> [EXERCISE BRIEF]: Isolate every line in the records below with "length" in it.

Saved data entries

========

File: src/rtl/canTxArbPkg.sv
package canTxArbPkg;

  // Strobes from the sequencer into the status datapath
  typedef struct packed {
    logic latchWin;  // capture arbitration winner as loaded buffer
    logic finOk;     // loaded buffer finished successfully
    logic finFail;   // loaded buffer attempt failed
  } arbStrobe_t;

  typedef enum logic {
    ST_IDLE = 1'b0,
    ST_BUSY = 1'b1
  } arbState_t;

endpackage

File: src/rtl/canTxArbTree.sv
module canTxArbTree #(
  parameter int NUM  = 32,
  parameter int ID_W = 11,
  localparam int IDX_W = $clog2(NUM),
  localparam int LVLS  = $clog2(NUM)
) (
  input  logic [NUM-1:0]      cand,
  input  logic [NUM*ID_W-1:0] idFlat,
  output logic                anyCand,
  output logic [IDX_W-1:0]    winIdx
);

  // Tournament tree: each level halves the field, lower index kept on ties
  for (genvar l = 0; l <= LVLS; l++) begin : gLvl
    localparam int CNT = NUM >> l;
    logic [CNT-1:0] vld;
    logic [ID_W-1:0]  idv [CNT];
    logic [IDX_W-1:0] ix  [CNT];
    if (l == 0) begin : gLeaf
      for (genvar i = 0; i < CNT; i++) begin : gIn
        assign vld[i] = cand[i];
        assign idv[i] = idFlat[i*ID_W +: ID_W];
        assign ix[i]  = IDX_W'(i);
      end
    end else begin : gNode
      for (genvar i = 0; i < CNT; i++) begin : gPair
        logic takeLeft;
        assign takeLeft = gLvl[l-1].vld[2*i] &&
                          (!gLvl[l-1].vld[2*i+1] ||
                           (gLvl[l-1].idv[2*i] <= gLvl[l-1].idv[2*i+1]));
        assign vld[i] = gLvl[l-1].vld[2*i] | gLvl[l-1].vld[2*i+1];
        assign idv[i] = takeLeft ? gLvl[l-1].idv[2*i] : gLvl[l-1].idv[2*i+1];
        assign ix[i]  = takeLeft ? gLvl[l-1].ix[2*i]  : gLvl[l-1].ix[2*i+1];
      end
    end
  end

  assign anyCand = gLvl[LVLS].vld[0];
  assign winIdx  = gLvl[LVLS].ix[0];

endmodule

File: src/rtl/canTxArbCtrl.sv
module canTxArbCtrl
  import canTxArbPkg::*;
(
  input  logic       clk,
  input  logic       rstN,
  input  logic       anyCand,
  input  logic       txDone,
  input  logic       txFail,
  output arbStrobe_t strobe,
  output logic       busy,
  output logic       loadStrobe
);

  arbState_t state;

  always_comb begin
    strobe = '0;
    case (state)
      ST_IDLE: strobe.latchWin = anyCand;
      ST_BUSY: begin
        strobe.finOk   = txDone;
        strobe.finFail = !txDone && txFail;
      end
      default: strobe = '0;
    endcase
  end

  always_ff @(posedge clk or negedge rstN) begin
    if (!rstN) begin
      state      <= ST_IDLE;
      loadStrobe <= 1'b0;
    end else begin
      loadStrobe <= strobe.latchWin;
      if (strobe.latchWin)
        state <= ST_BUSY;
      else if (strobe.finOk || strobe.finFail)
        state <= ST_IDLE;
    end
  end

  assign busy = (state == ST_BUSY);

  AST_LOAD_ONE_CYCLE: assert property (@(posedge clk) disable iff (!rstN)
    loadStrobe |=> !loadStrobe);
  AST_LOAD_WITH_SEL: assert property (@(posedge clk) disable iff (!rstN)
    loadStrobe |-> busy);
  AST_END_RELEASES: assert property (@(posedge clk) disable iff (!rstN)
    (strobe.finOk || strobe.finFail) |=> !busy);

endmodule

File: src/rtl/canTxArbStatus.sv
module canTxArbStatus
  import canTxArbPkg::*;
#(
  parameter int NUM = 32,
  localparam int IDX_W = $clog2(NUM)
) (
  input  logic             clk,
  input  logic             rstN,
  input  arbStrobe_t       strobe,
  input  logic             busy,
  input  logic [NUM-1:0]   hostSetPend,
  input  logic [NUM-1:0]   hostSetCancel,
  input  logic [NUM-1:0]   hostClrAck,
  input  logic [NUM-1:0]   hostClrAbort,
  input  logic             anyCand,
  input  logic [IDX_W-1:0] winIdx,
  output logic [NUM-1:0]   cand,
  output logic [NUM-1:0]   pend,
  output logic [NUM-1:0]   cancel,
  output logic [NUM-1:0]   ack,
  output logic [NUM-1:0]   abortAck,
  output logic [IDX_W-1:0] curIdx
);

  logic [NUM-1:0] curOh, loadedVec, okVec, failVec;
  logic [NUM-1:0] abortNow, pendClr;

  assign curOh     = NUM'(1) << curIdx;
  assign loadedVec = busy ? curOh : '0;
  assign okVec     = strobe.finOk ? curOh : '0;
  assign failVec   = strobe.finFail ? curOh : '0;

  // A cancel resolves at once when not loaded, else only on a failed attempt
  assign abortNow = cancel & (~loadedVec | failVec);
  assign pendClr  = okVec | abortNow;
  assign cand     = pend & ~cancel;

  always_ff @(posedge clk or negedge rstN) begin
    if (!rstN) begin
      pend     <= '0;
      cancel   <= '0;
      ack      <= '0;
      abortAck <= '0;
      curIdx   <= '0;
    end else begin
      pend     <= (pend & ~pendClr) | hostSetPend;
      cancel   <= (cancel | (hostSetCancel & pend)) & ~pendClr;
      ack      <= (ack & ~hostClrAck) | okVec;
      abortAck <= (abortAck & ~hostClrAbort) | abortNow;
      if (strobe.latchWin)
        curIdx <= winIdx;
    end
  end

  AST_CANCEL_NEEDS_PEND: assert property (@(posedge clk) disable iff (!rstN)
    (cancel & ~pend) == '0);
  AST_WINNER_ELIGIBLE: assert property (@(posedge clk) disable iff (!rstN)
    anyCand |-> cand[winIdx]);
  AST_DONE_SETS_ACK: assert property (@(posedge clk) disable iff (!rstN)
    strobe.finOk |=> ack[$past(curIdx)]);

endmodule

File: src/rtl/canTxPrioArb.sv
module canTxPrioArb
  import canTxArbPkg::*;
#(
  parameter int NUM_BUF = 32,
  parameter int ID_W    = 11,
  localparam int IDX_W  = $clog2(NUM_BUF)
) (
  input  logic                    clk,
  input  logic                    rstN,
  input  logic [NUM_BUF-1:0]      hostSetPend,
  input  logic [NUM_BUF-1:0]      hostSetCancel,
  input  logic [NUM_BUF-1:0]      hostClrAck,
  input  logic [NUM_BUF-1:0]      hostClrAbort,
  input  logic [NUM_BUF-1:0]      irqMask,
  input  logic [NUM_BUF*ID_W-1:0] bufIdFlat,
  input  logic                    txDone,
  input  logic                    txFail,
  output logic                    selValid,
  output logic [IDX_W-1:0]        selIdx,
  output logic                    loadStrobe,
  output logic [NUM_BUF-1:0]      pendStat,
  output logic [NUM_BUF-1:0]      cancelStat,
  output logic [NUM_BUF-1:0]      ackStat,
  output logic [NUM_BUF-1:0]      abortStat,
  output logic                    ackIrq,
  output logic                    abortIrq
);

  arbStrobe_t         strobe;
  logic               busy, anyCand;
  logic [IDX_W-1:0]   winIdx, curIdx;
  logic [NUM_BUF-1:0] cand;

  canTxArbTree #(.NUM(NUM_BUF), .ID_W(ID_W)) tree_i (
    .cand(cand), .idFlat(bufIdFlat), .anyCand(anyCand), .winIdx(winIdx)
  );

  canTxArbCtrl ctrl_i (
    .clk(clk), .rstN(rstN), .anyCand(anyCand), .txDone(txDone),
    .txFail(txFail), .strobe(strobe), .busy(busy), .loadStrobe(loadStrobe)
  );

  canTxArbStatus #(.NUM(NUM_BUF)) stat_i (
    .clk(clk), .rstN(rstN), .strobe(strobe), .busy(busy),
    .hostSetPend(hostSetPend), .hostSetCancel(hostSetCancel),
    .hostClrAck(hostClrAck), .hostClrAbort(hostClrAbort),
    .anyCand(anyCand), .winIdx(winIdx), .cand(cand),
    .pend(pendStat), .cancel(cancelStat), .ack(ackStat),
    .abortAck(abortStat), .curIdx(curIdx)
  );

  assign selValid = busy;
  assign selIdx   = curIdx;
  assign ackIrq   = |(ackStat & ~irqMask);
  assign abortIrq = |(abortStat & ~irqMask);

endmodule

File: config.mk
export PLATFORM = sky130hd
export DESIGN_NAME = canTxPrioArb
export DESIGN_NICKNAME = d
export VERILOG_FILES = /design/src/rtl/canTxArbPkg.sv /design/src/rtl/canTxArbTree.sv /design/src/rtl/canTxArbCtrl.sv /design/src/rtl/canTxArbStatus.sv /design/src/rtl/canTxPrioArb.sv
export SDC_FILE = /design/constraint.sdc
export NUM_CORES = 1
export LEC_CHECK = 0
export ABC_AREA = 0
export BUFFER_PORTS_ARGS = -buffer_cell sky130_fd_sc_hd__buf_4
export CAP_MARGIN = 20
export CORE_AREA = 4 4 252 254
export DETAILED_ROUTE_END_ITERATION = 8
export DIE_AREA = 0 0 256 258
export PLACE_DENSITY_LB_ADDON = 0.12
export SYNTH_ARGS = -nofsm -noshare
export SYNTH_HDL_FRONTEND = slang
export SYNTH_SLANG_ARGS = --single-unit
File: constraint.sdc
create_clock -name clk -period 12.4 [get_ports clk]
set_clock_uncertainty 0.1 [all_clocks]
set_input_delay 0.62 -clock clk [delete_from_list [all_inputs] [get_ports clk]]
set_output_delay 0.62 -clock clk [all_outputs]
set_load 0.005 [all_outputs]
==> results of run 1 <==
[final cells by class]
| type | count | area, sq um |
|---|---|---|
| antenna | 5 | 12.5 |
| inverter | 367 | 1380 |
| multi-input combinational | 1780 | 13500 |
| timing repair buffer | 683 | 5130 |
| fill | 6306 | 36300 |
| clock inverter | 11 | 136 |
| tap | 790 | 988 |
| clock buffer | 21 | 450 |
| sequential | 135 | 3380 |
[power groups by stage]
stage,clock network [W],registers (W),logic [W]
floorplan,0,0.000646,0.00398
global placement,0,0.000686,0.00585
detailed placement,0,0.000690,0.00592
CTS,0.000537,0.000682,0.00595
global route,0.000556,0.000698,0.00662
finish,0.000531,0.000685,0.00598
[per-layer routing]
metal / part of all wire / track usage / wire length, microns
met3: 0.062 / 0.0605 / 6010
met1: 0.43 / 0.357 / 41700
met5: 0.00042 / 0 / 41
met2: 0.49 / 0.496 / 47600
met4: 0.020 / 0.0582 / 1960
[worst register-to-register path, delay by kind of cell, from the launching register on]
kind	cells	cell delay (ps)
AND/OR/NAND/NOR	7	2210
buffers and inverters	2	550
AO/OA/AOI/OAI	23	5440
adder cells (fa/ha/maj)	4	1330
flip-flops	1	410
multiplexers	2	640
[path summary, 6_finish.rpt]
check / to / slack (ps) / cells after the start
min: stat_i.abortAck[14]$_DFF_PN0_ / 140 / 1
max in group asynchronous: stat_i.pend[15]$_DFF_PN0_ / 10720 / 2
max reg2reg: stat_i.curIdx[0]$_DFFE_PN0P_ / 1580 / 38
min in group clk: stat_i.abortAck[22]$_DFF_PN0_ / 250 / 2
min reg2reg: stat_i.pend[1]$_DFF_PN0_ / 440 / 1
max: stat_i.curIdx[0]$_DFFE_PN0P_ / 1580 / 38
[state kept, by name, summed over array words and instances, names as in the netlist]
| signal | count |
|---|---|
| stat_i.ack | 32 |
| ctrl_i.busy | 1 |
| stat_i.cancel | 32 |
| stat_i.pend | 32 |
| ctrl_i.loadStrobe | 1 |
| stat_i.abortAck | 32 |
| stat_i.curIdx | 5 |
[logic make-up (layout without fill, tap and decap cells)]
| group | count (synthesis) | in the layout |
|---|---|---|
| AND/OR/NAND/NOR | 617 | 617 |
| other | 0 | 5 |
| flip-flops | 135 | 135 |
| multiplexers | 259 | 259 |
| buffers and inverters | 420 | 1082 |
| AO/OA/AOI/OAI | 563 | 563 |
| adder cells (fa/ha/maj) | 341 | 341 |
[placed cells by master, fill, tap and decap left out, types with 6 or more instances in the layout]
master	n
a211oi_1	53
or4_1	6
o21ai_0	183
ha_1	341
nand4_1	55
mux2i_1	242
and2_1	15
o22ai_1	36
mux2_2	17
nand3_1	90
buf_4	682
o22a_1	13
a21o_1	9
a31o_2	31
nor3_1	32
o21ai_1	14
o31ai_1	17
o221ai_1	16
nand3b_1	21
a21oi_1	126
nor4_1	26
a2111oi_0	15
dfrtp_1	135
o211ai_1	9
nor2b_1	34
nor2_1	145
clkbuf_16	17
inv_1	367
and3_1	11
nand2b_1	24
nand2_1	135
[per-stage QoR]
step	hold slack, ps	worst slack (ps)	area (sq um)
global placement	413	1100	24400
finish	137	1580	25000
detailed placement	418	1060	24400
global route	205	508	25000
floorplan	224	2820	18500
CTS	184	1500	25000
==> out/results.txt, run 1 <==
status - completed
share of the synthesized area in the top cell type - 0.231
First DRT Iteration DRCs - 1,224
Int Power - 0.00324 W
CP dominant cell by count - a21oi_1
compound-cell area share of the yosys netlist - 0.192
P_sw - 0.00395 W
Reg-to-Reg Start - stat_i.cancel[19]$_DFF_PN0_
RSZ-0062 raised after global routing - false
Syn Inst Count - 2,335
Row Count - 91
VDD IR max - 0.286 mV
yosys warns - 0
slowest stage delay, CP - 570 ps
IO Count - 653
crit path time final - 10,820 ps
Area Overhead vs Synth - 35.1%
Comb pwr share - 0.831
crit path from - stat_i.cancel[19]$_DFF_PN0_
multiplexer area fraction after synthesis - 0.141
final hold vios - 0
total wire length - 97.3 mm
Simple-Gate Fraction of Synth Area - 0.166
initial antenna violation count - 8
sequential share of the synthesized area - 0.183
async set or reset register ratio after synthesis - 1.00
DP HPWL - 86.4 mm
top cells by count, synth - 367 x inv_1, 341 x ha_1, 242 x mux2i_1
# setup viols final - 0
port buffer count - 652
H-tree Lvls - 4
Post-synth EDFFs - 0
total number of vias - 20,600
GRT Total Usage - 0.282
Die X - 256 microns
maximum clock frequency - 92.4 MHz
Crit path required time - 12,610 ps
fin util - 0.408
Inst Count DP - 3,755
die area - 0.0660 sq mm
Slew @ Worst Pin - 1030 ps
syn nets - 3,192
most common cell in the netlist - inv_1
CP max-delay cell - nor2b_1
number of CTS-inserted buffers - 17
Seq pwr share - 0.095
Clock Power Share - 0.074
largest net degree at the start of global routing - 88
drt pass-1 iters - 5
largest family of logic cells by synthesized area - adder cells
power density cells - 288 mW/mm^2
period utilization - 0.872
CTS Buffer Depth - 2
P_leak - 13.3 nW
Worst Path Buf+Inv - 2
Slew HR - 0.307
routability cong. - 0.990
Main synth FF type - dfrtp_1
Syn Area/Cell - 7.92 sq um
XOR/XNOR Fraction of Synth Area - 0
Critical Path Sink Type - flip-flop
vias in the first global route - 21,300
total gr overflow - 0
Power, Total - 0.00720 W
Die Ht - 258 microns
root buffer cell - clkbuf_16
DRC - 0
ranking of synthesized cells by area - ha_1 23%, dfrtp_1 18%, mux2i_1 13%, inv_1 7.4%, o21ai_0 5.0%
clock-pin slew on the worst setup and hold paths - 70 ps
CP Max Fanout - 15
Layout Cells excl Fill - 3,792
nets - 3,841
Critical Path AT - 11,030 ps
layout cell share with drive strength beyond 1 - 0.259
post-synth cell types - 63
hold_buf cts - 0
TritonCTS clock tree - yes
Worst Hold Class - in2async
final max-slew violation count - 0
core area - 0.0613 sq mm
Clock Latency Late Sink - 440 ps
Yosys top cell by area - ha_1
via/cell ratio - 5.42
crit-path leading delay family - compound AO/OA/AOI/OAI gates
CP startpoint kind - flip-flop
CTS sink cnt - 135
antenna viol nets, final - 0
critical path class - reg2reg
Max Cap Viol - 0
first-pass GRT wire length - 141 mm
Yosys reg bits - 135
Resized Gates After CTS - 0
initial core utilization - 0.302
adder-cell share of the synthesized area - 0.231
mapped cell area - 0.0185 sq mm
sw frac - 0.549
Setup TNS Final - 0 ps
DR WL/cell - 25.7 microns
post-CTS setup buffers - 0
Note: power is estimated with default switching activity, not from simulation.
==> run 2, diff against run 1 <==
BUFFER_PORTS_ARGS = default   (was -buffer_cell sky130_fd_sc_hd__buf_4)
DONT_BUFFER_PORTS = 1   (was default)
==> run 2 against run 1 <==
  * Via count fell by 12%
  * Setup slack got worse by 400 ps
  * Count of clock-buffer cells in the layout is 4 lower
  * Critical endpoint unchanged
  * Clock power is 4.9% higher
  * Wire length shrank 5.6%
  * First-iteration DRC count down 9.7%
  * Design area decreased by 19%
  * Flip-flop and latch count unchanged
  * Critical path type unchanged
  * Global-route usage fell by 1.6 points
  * Sequential share of layout area is 3.2 points higher
  * Worst hold slack worse by 97 ps
==> out/results.txt, run 2 (synthesis results as in run 1) <==
Placed Instance Area - 0.0195 sq mm (-20%)
Setup TNS Final - 0 ps (unchanged)
Reg-to-Reg Start - stat_i.cancel[7]$_DFF_PN0_
hold_buf cts - 1 (+1)
first-pass GRT wire length - 131 mm (-7.2%)
Inst Count DP - 3,106 (-17%)
CP max-delay cell - o32a_1
root buffer cell - clkbuf_16
# setup viols final - 0 (unchanged)
CP startpoint kind - flip-flop
total number of vias - 18,100 (-12%)
final hold vios - 0 (unchanged)
Crit path required time - 12,610 ps (about the same)
Resized Gates After CTS - 0 (unchanged)
DRC - 0 (unchanged)
post-place setup slack - 896 ps (-160 ps)
Clock Latency Late Sink - 460 ps (+20 ps)
power density cells - 344 mW/mm^2 (+19%)
First DRT Iteration DRCs - 1,105 (-9.7%)
CP dominant cell by count - ha_1
DR WL/cell - 29.3 microns (+14%)
via/cell ratio - 5.77 (+6.4%)
Critical Path AT - 11,430 ps (+400 ps)
critical path class - reg2reg
total wire length - 91.9 mm (-5.6%)
P_leak - 10.2 nW (-23%)
final max-slew violation count - 0 (unchanged)
port buffer count - 0 (-100%)
most common cell after layout, fill and taps aside - inv_1
fin util - 0.329 (-0.0786)
antenna viol nets, final - 0 (unchanged)
post-route setup slack - 1180 ps (-405 ps)
total gr overflow - 0 (unchanged)
DP HPWL - 81.6 mm (-5.6%)
post-CTS setup buffers - 0 (unchanged)
Layout Cell Area excl Fill - 0.0202 sq mm (-19%)
core area - 0.0613 sq mm (unchanged)
crit path from - stat_i.cancel[7]$_DFF_PN0_
layout cell share with drive strength beyond 1 - 0.0562 (-0.203)
number of CTS-inserted buffers - 17 (unchanged)
period utilization - 0.905 (+0.0326)
routability cong. - 0.982 (-0.81%)
Die X - 256 microns (unchanged)
initial antenna violation count - 9 (+1)
TritonCTS clock tree - yes
Die Ht - 258 microns (unchanged)
CP Max Fanout - 21 (+6)
CTS sink cnt - 135 (unchanged)
Area Overhead vs Synth - 9.09%
maximum clock frequency - 89.1 MHz (-3.6%)
Max Cap Viol - 0 (unchanged)
clock-pin slew on the worst setup and hold paths - 80 ps (about the same)
Critical Path Sink Type - flip-flop
crit path time final - 11,220 ps (+405 ps)
H-tree Lvls - 4 (unchanged)
vias in the first global route - 18,300 (-14%)
largest net degree at the start of global routing - 136 (+55%)
drt pass-1 iters - 5 (unchanged)
Reg2Reg Capture Point - stat_i.curIdx[0]$_DFFE_PN0P_
Slew @ Worst Pin - 1130 ps (+97.9 ps)
GRT Total Usage - 0.266 (-0.0160)
CP Capture Point - stat_i.curIdx[0]$_DFFE_PN0P_
slowest stage delay, CP - 740 ps (+170 ps)
Worst Hold Class - in2async
Layout Cells excl Fill - 3,141 (-17%)
VDD IR max - 0.268 mV (-6.0%)
initial core utilization - 0.302 (unchanged)
Worst R2R Setup Slack - 1180 ps (-400 ps)
fill count - 6,578 (+4.3%)
CTS Buffer Depth - 2 (unchanged)
die area - 0.0660 sq mm (unchanged)
commonest non-fill, non-tap cells in the layout - 367 x inv_1, 341 x ha_1, 242 x mux2i_1, 183 x o21ai_0, 145 x nor2_1
nets - 3,193 (-17%)
Row Count - 91 (unchanged)
worst r2r path cells - 35 (-7.9%)
Slew HR - 0.247 (-0.0606)
status - completed
IO Count - 653 (unchanged)
RSZ-0062 raised after global routing - false
[run 2: cell type report]
| type | instances | area [sq um] | share of cell area |
|---|---|---|---|
| multi-input cells | 1780 | 13500 | 0.670 |
| flip-flops and latches | 135 | 3380 | 0.167 |
| inverters | 367 | 1380 | 0.0683 |
| well taps | 790 | 988 | 0.0490 |
| clock buffers | 17 | 425 | 0.0211 |
| repair buffers | 35 | 283 | 0.0140 |
| clock inverters | 15 | 200 | 0.00992 |
| diodes | 2 | 5.00 | 0.000248 |
[run 2: how the worst min path moves through the flow]
| stage | cells past startpoint | slack (ps) | to | from |
|---|---|---|---|---|
| floorplan | 0 | 220 | ctrl_i.busy$_DFFE_PN0P_ | rstN |
| global placement | 0 | 230 | stat_i.ack[0]$_DFF_PN0_ | rstN |
| detailed placement | 0 | 230 | stat_i.ack[25]$_DFF_PN0_ | rstN |
| CTS | 1 | 90 | stat_i.ack[25]$_DFF_PN0_ | rstN |
| global route | 1 | 100 | stat_i.ack[25]$_DFF_PN0_ | rstN |
| finish | 1 | 40 | stat_i.abortAck[0]$_DFF_PN0_ | rstN |
[run 2: per-stage QoR]
step / hold WS (ps) / total power, W
6_report: 39.9 / 0.00694
5_1_grt: 103 / 0.00761
4_1_cts: 90.4 / 0.00695
3_5_place_dp: 228 / 0.00635
3_3_place_gp: 228 / 0.00630
2_1_floorplan: 224 / 0.00462
[run 2: routing by layer]
metal | vias to the layer above | GRT usage | share of wire
li1 | 8495 | - | -
met1 | 8864 | 0.324 | 0.41
met2 | 664 | 0.475 | 0.49
met3 | 83 | 0.0749 | 0.077
met4 | 4 | 0.0457 | 0.018
met5 | - | 0 | 0.00029
[run 2: worst max-delay path: cells and delay by family (launching register included)]
kind | cells | cell delay [ps]
buf+inv | 2 | 410
mux | 2 | 960
flops | 1 | 470
fa+ha+maj | 4 | 1220
simple gates | 11 | 3490
compound gates | 16 | 4410
[run 2: power by group]
part	leakage (nW)	switching, W	total, W	internal, W
registers	1.64	0.000191	0.000745	0.000554
clock network	0.298	0.000264	0.000557	0.000292
logic	8.23	0.00348	0.00564	0.00216
total	10.2	0.00393	0.00694	0.00301
==> run 3, diff against run 2 <==
CELL_PAD_IN_SITES_DETAIL_PLACEMENT = 0   (was default)
CELL_PAD_IN_SITES_GLOBAL_PLACEMENT = 1   (was default)
CORE_AREA = 4 4 254 256   (was 4 4 252 254)
DIE_AREA = 0 0 258 260   (was 0 0 256 258)
GPL_ROUTABILITY_DRIVEN = 0   (was default)
==> run 3 against run 2 <==
  * Design area increased by 0.23%
  * Fmax increased by 1.4%
  * Sequential power increased by 1%
  * Global-route usage decreased by 0.93 points
  * Die area increased by 1.6%
  * Critical path depth increased by 8
  * Worst hold slack got worse by 25 ps
  * First-iteration DRC count increased by 4.3%
  * Sequential share of layout area about the same
  * Clock power decreased by 2%
  * Via count decreased by 0.72%
  * Non-clock buffer count decreased by 2
  * Critical path type is now in2reg
  * Largest power group unchanged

========

> [WRITTEN RESPONSE]:
metal / part of all wire / track usage / wire length, microns
total wire length - 97.3 mm
first-pass GRT wire length - 141 mm
  * Wire length shrank 5.6%
first-pass GRT wire length - 131 mm (-7.2%)
total wire length - 91.9 mm (-5.6%)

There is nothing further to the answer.